**Problem statement**: Would you filter the listing below so that only lines with the word "status" remain?

******

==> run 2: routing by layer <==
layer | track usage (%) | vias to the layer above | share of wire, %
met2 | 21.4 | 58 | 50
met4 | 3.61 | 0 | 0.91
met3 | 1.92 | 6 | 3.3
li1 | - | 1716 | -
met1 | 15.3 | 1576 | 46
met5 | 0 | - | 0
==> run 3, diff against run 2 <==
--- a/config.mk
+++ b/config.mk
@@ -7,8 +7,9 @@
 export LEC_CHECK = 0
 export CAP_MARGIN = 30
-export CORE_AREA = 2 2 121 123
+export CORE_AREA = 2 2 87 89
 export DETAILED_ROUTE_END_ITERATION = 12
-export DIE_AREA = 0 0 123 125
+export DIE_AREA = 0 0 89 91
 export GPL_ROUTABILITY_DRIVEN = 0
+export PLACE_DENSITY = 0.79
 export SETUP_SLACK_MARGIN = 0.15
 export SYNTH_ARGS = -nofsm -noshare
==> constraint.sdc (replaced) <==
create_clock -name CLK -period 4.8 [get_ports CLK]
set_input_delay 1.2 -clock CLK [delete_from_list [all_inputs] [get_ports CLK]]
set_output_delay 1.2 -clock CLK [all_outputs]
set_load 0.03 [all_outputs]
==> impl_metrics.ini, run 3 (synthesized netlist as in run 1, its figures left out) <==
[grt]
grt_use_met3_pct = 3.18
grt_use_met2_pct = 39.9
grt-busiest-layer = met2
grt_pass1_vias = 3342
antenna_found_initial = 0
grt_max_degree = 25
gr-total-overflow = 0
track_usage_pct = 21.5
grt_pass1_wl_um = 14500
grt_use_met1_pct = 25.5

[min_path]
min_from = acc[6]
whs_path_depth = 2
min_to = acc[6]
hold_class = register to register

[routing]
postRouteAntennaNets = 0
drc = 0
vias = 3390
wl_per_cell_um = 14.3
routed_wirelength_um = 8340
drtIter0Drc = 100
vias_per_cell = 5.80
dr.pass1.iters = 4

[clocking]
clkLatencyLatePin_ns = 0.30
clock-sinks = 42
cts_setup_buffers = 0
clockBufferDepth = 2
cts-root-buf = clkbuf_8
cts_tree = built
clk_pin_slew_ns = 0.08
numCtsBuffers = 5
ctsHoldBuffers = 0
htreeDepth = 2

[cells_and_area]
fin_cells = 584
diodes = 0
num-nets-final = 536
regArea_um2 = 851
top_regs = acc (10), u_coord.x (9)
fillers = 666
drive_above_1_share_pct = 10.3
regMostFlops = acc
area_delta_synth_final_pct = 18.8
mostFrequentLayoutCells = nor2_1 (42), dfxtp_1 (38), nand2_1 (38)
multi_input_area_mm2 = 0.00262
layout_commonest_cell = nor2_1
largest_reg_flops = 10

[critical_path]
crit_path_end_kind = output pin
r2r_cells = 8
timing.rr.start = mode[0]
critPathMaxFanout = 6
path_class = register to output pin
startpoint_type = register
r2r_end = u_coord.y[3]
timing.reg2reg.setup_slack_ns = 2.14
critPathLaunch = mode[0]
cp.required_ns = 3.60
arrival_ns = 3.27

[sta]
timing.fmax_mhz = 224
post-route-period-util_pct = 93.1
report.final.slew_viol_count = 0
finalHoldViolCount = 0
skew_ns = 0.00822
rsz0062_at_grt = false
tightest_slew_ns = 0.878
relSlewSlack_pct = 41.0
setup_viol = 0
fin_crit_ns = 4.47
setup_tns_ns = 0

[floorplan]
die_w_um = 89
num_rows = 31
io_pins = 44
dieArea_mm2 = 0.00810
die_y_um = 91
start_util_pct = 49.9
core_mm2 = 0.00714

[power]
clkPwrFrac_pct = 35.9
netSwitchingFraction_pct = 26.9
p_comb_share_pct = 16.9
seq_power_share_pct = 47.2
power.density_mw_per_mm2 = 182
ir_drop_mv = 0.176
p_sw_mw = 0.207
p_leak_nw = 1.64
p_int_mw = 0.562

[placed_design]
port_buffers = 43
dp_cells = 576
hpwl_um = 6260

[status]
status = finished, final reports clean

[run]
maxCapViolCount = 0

******

**Solution for this problem**:
[status]
status = finished, final reports clean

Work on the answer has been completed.